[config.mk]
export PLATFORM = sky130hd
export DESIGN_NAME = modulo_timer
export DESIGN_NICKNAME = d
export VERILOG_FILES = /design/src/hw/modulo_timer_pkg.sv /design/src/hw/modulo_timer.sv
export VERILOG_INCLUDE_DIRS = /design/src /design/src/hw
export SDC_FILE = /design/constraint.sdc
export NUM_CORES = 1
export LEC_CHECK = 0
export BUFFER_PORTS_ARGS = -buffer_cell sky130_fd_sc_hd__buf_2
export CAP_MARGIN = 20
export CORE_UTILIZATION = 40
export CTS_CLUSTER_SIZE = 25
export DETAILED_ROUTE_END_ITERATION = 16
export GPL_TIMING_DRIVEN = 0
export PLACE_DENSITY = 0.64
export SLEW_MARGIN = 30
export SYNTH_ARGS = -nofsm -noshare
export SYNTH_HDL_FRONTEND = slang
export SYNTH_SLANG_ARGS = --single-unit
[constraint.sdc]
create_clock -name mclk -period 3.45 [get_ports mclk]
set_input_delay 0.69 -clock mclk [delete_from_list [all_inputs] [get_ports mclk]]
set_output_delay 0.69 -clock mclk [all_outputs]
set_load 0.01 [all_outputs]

* * * * *

• _What you need to do_: All of the entries above should be output exactly as they are.

• _Exercise result_:
[config.mk]
export PLATFORM = sky130hd
export DESIGN_NAME = modulo_timer
export DESIGN_NICKNAME = d
export VERILOG_FILES = /design/src/hw/modulo_timer_pkg.sv /design/src/hw/modulo_timer.sv
export VERILOG_INCLUDE_DIRS = /design/src /design/src/hw
export SDC_FILE = /design/constraint.sdc
export NUM_CORES = 1
export LEC_CHECK = 0
export BUFFER_PORTS_ARGS = -buffer_cell sky130_fd_sc_hd__buf_2
export CAP_MARGIN = 20
export CORE_UTILIZATION = 40
export CTS_CLUSTER_SIZE = 25
export DETAILED_ROUTE_END_ITERATION = 16
export GPL_TIMING_DRIVEN = 0
export PLACE_DENSITY = 0.64
export SLEW_MARGIN = 30
export SYNTH_ARGS = -nofsm -noshare
export SYNTH_HDL_FRONTEND = slang
export SYNTH_SLANG_ARGS = --single-unit
[constraint.sdc]
create_clock -name mclk -period 3.45 [get_ports mclk]
set_input_delay 0.69 -clock mclk [delete_from_list [all_inputs] [get_ports mclk]]
set_output_delay 0.69 -clock mclk [all_outputs]
set_load 0.01 [all_outputs]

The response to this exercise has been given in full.